Yeah, I manually flipped half of the mirror matches around, to counter that effect. However, I think fixing the model will improve the situation.

For the other matchups, I flip the game around to have the earlier character (alphabetically) first, so there shouldn’t be any P1 effects there.

vengefulpickle · November 21, 2018, 9:52pm

So, here’s a thing… Not sure what to make of it, honestly.

I factored out the standard deviation of the per-matchup variance, and graphed it up separately. Here’s the adjusted matchup chart, plus the standard devs.

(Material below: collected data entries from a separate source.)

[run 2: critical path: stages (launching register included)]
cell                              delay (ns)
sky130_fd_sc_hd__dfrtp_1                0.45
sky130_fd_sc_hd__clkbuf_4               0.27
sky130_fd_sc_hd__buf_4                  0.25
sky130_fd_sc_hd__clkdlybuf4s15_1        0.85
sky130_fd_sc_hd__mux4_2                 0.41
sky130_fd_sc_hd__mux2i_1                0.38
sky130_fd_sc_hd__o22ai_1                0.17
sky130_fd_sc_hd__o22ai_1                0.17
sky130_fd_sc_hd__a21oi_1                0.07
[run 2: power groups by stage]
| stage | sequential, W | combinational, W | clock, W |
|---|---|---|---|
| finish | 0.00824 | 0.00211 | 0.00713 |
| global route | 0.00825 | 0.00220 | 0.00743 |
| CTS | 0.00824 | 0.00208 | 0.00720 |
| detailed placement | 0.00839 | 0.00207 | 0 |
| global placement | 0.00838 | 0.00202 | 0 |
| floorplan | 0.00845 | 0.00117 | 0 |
===== src/pkg/acws_pkg.sv =====
// shared constants of the converter control-word sequencer
package acws_pkg;
   // serial word lengths
   localparam logic [4:0] LEN_LONG  = 5'h18;
   localparam logic [4:0] LEN_SHORT = 5'h10;

   // configuration word field positions, msb first
   localparam int MODE_MSB  = 23;
   localparam int MODE_LSB  = 21;
   localparam int GAIN_MSB  = 20;
   localparam int GAIN_LSB  = 18;
   localparam int CHAN_POS  = 17;
   localparam int SLEEP_POS = 16;
   localparam int LEN_POS   = 15;
   localparam int BREAK_POS = 13;
   localparam int POL_POS   = 12;
   localparam int NOTCH_MSB = 11;

   // power-on value: normal mode, gain 1, low-level input, 16-bit, bipolar,
   // notch code 325 (near 60 Hz at a 10 MHz master clock)
   localparam logic [23:0] CFG_RST = 24'h000145;

   // operating mode codes
   localparam logic [2:0] MODE_NORMAL   = 3'h0;
   localparam logic [2:0] MODE_SELF     = 3'h1;
   localparam logic [2:0] MODE_SYS_ZERO = 3'h2;
   localparam logic [2:0] MODE_SYS_FULL = 3'h3;
   localparam logic [2:0] MODE_SYS_OFFS = 3'h4;
   localparam logic [2:0] MODE_BGND     = 3'h5;
   localparam logic [2:0] MODE_RW_ZERO  = 3'h6;
   localparam logic [2:0] MODE_RW_FULL  = 3'h7;

   // modulator input source codes
   localparam logic [1:0] SRC_CHAN  = 2'h0;
   localparam logic [1:0] SRC_SHORT = 2'h1;
   localparam logic [1:0] SRC_REF   = 2'h2;

   // word periods spent in each calibration measurement
   localparam logic [2:0] CAL_WORDS = 3'h3;

   // background calibration slot plan over six word periods
   localparam logic [2:0] BG_LAST      = 3'h5;
   localparam logic [2:0] BG_SLOT_OUT  = 3'h0;
   localparam logic [2:0] BG_SLOT_ZERO = 3'h2;
   localparam logic [2:0] BG_SLOT_FULL = 3'h4;

   // master clock cycles per notch code unit
   localparam int CLK_PER_CODE = 512;
endpackage
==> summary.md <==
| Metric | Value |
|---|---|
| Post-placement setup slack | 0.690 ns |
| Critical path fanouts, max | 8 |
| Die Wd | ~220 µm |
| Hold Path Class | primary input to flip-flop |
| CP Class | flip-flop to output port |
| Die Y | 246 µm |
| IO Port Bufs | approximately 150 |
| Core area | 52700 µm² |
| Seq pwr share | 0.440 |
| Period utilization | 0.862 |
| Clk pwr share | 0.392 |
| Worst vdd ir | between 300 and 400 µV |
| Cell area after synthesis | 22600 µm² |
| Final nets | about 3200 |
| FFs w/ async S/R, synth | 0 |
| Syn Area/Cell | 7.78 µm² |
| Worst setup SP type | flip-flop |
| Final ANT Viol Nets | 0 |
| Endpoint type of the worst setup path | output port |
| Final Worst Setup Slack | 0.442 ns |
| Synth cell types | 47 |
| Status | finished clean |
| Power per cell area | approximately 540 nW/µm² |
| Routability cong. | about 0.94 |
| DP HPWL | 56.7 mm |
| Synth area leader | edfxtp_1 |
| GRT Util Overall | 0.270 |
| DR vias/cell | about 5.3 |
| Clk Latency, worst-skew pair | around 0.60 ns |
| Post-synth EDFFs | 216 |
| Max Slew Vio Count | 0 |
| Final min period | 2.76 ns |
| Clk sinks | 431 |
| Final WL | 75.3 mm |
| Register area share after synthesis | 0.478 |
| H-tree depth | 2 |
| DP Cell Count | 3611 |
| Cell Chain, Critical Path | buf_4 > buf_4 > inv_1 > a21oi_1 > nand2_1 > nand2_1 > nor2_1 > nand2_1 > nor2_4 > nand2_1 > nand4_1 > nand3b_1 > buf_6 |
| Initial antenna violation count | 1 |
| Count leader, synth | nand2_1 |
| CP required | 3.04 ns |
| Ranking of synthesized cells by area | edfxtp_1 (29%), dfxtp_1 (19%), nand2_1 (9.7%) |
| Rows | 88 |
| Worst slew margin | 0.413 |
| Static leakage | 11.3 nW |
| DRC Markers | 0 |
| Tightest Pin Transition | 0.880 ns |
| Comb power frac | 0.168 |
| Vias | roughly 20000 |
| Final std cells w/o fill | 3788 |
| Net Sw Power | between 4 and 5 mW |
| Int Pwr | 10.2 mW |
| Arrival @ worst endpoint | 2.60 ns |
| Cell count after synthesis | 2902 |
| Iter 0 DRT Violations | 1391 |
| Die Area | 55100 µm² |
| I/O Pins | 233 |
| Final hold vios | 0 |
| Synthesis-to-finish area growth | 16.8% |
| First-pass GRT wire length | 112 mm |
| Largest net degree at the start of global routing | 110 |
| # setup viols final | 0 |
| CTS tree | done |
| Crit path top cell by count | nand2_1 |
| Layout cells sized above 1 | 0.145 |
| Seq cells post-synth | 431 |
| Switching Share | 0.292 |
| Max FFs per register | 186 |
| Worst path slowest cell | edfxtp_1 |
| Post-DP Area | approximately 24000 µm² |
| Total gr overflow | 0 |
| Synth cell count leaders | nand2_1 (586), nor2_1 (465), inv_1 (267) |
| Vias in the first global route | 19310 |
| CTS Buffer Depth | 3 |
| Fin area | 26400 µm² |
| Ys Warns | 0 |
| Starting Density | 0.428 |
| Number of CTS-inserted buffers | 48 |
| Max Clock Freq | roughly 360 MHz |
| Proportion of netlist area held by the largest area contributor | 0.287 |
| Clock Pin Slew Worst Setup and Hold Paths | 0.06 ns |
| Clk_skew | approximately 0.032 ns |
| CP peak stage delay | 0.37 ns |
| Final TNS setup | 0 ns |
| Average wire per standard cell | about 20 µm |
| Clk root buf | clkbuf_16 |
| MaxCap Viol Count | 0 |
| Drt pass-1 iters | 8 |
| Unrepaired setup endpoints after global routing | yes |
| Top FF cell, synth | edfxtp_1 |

Things that are odd: most of the std devs are basically 0.4… Except mirror matches which are ~0.2?

The Model

data {
    int<lower=0> NPT; // Number of player/tournaments
    int<lower=0> NG; // Number of games
    int<lower=0> NMG; // Number of mirror-games
    int<lower=0> NM; // Number of non-mirror matchups
    int<lower=0> NMM; // Number of mirror matchups
    
    int<lower=0, upper=NPT> prev_tournament[NPT]; // Previous tournament for player/tournament
    
    int<lower=0, upper=1> win[NG]; // Did player 1 win game
    int<lower=1, upper=NPT> pt1[NG]; // Player/tournament 1 in game
    int<lower=1, upper=NPT> pt2[NG]; // Player/tournament 2 in game
    int<lower=1, upper=NM> mup[NG]; // Matchup in game
    
    int<lower=0, upper=1> m_win[NMG]; // Did player 1 win mirror-match
    int<lower=1, upper=NPT> m_pt1[NMG]; // Player/tournament 1 in mirror-match
    int<lower=1, upper=NPT> m_pt2[NMG]; // Player/tournament 2 in mirror-match
    int<lower=1, upper=NM> m_mup[NMG]; // Matchup in mirror-match
    
}
parameters {
    vector[NPT] skill_adjust; // Skill change before player/tournament
    vector[NM] mu; // Matchup value
    vector<lower=0>[NM] muv; // Matchup variance
    vector<lower=0>[NMM] mmv; // Mirror-matchup variance
}
transformed parameters {
    vector[NPT] skill;
    
    for (t in 1:NPT) {
        if (prev_tournament[t] == 0)
            skill[t] = skill_adjust[t];
        else
            skill[t] = skill[prev_tournament[t]] + skill_adjust[t];
    }
    
}
model {
    vector[NG] g_v_raw;
    vector[NMG] mg_v_raw;
    
    g_v_raw = rep_vector(0, NG);
    mg_v_raw = rep_vector(0, NMG);

    skill_adjust ~ std_normal();
    mu ~ normal(0, 0.5);
    muv ~ normal(0, 0.25);
    mmv ~ normal(0, 0.1);
    
    g_v_raw ~ std_normal();
    mg_v_raw ~ std_normal(); 
    
    win ~ bernoulli_logit(skill[pt1] - skill[pt2] + mu[mup] + g_v_raw .* muv[mup]);
    m_win ~ bernoulli_logit(skill[m_pt1] - skill[m_pt2] + mg_v_raw .* mmv[m_mup]);
}

mysticjuicer · November 21, 2018, 9:55pm

I honestly don’t folllow what any of these graphs mean. You’re going to have to break things waaaaay down for me to follow any of this.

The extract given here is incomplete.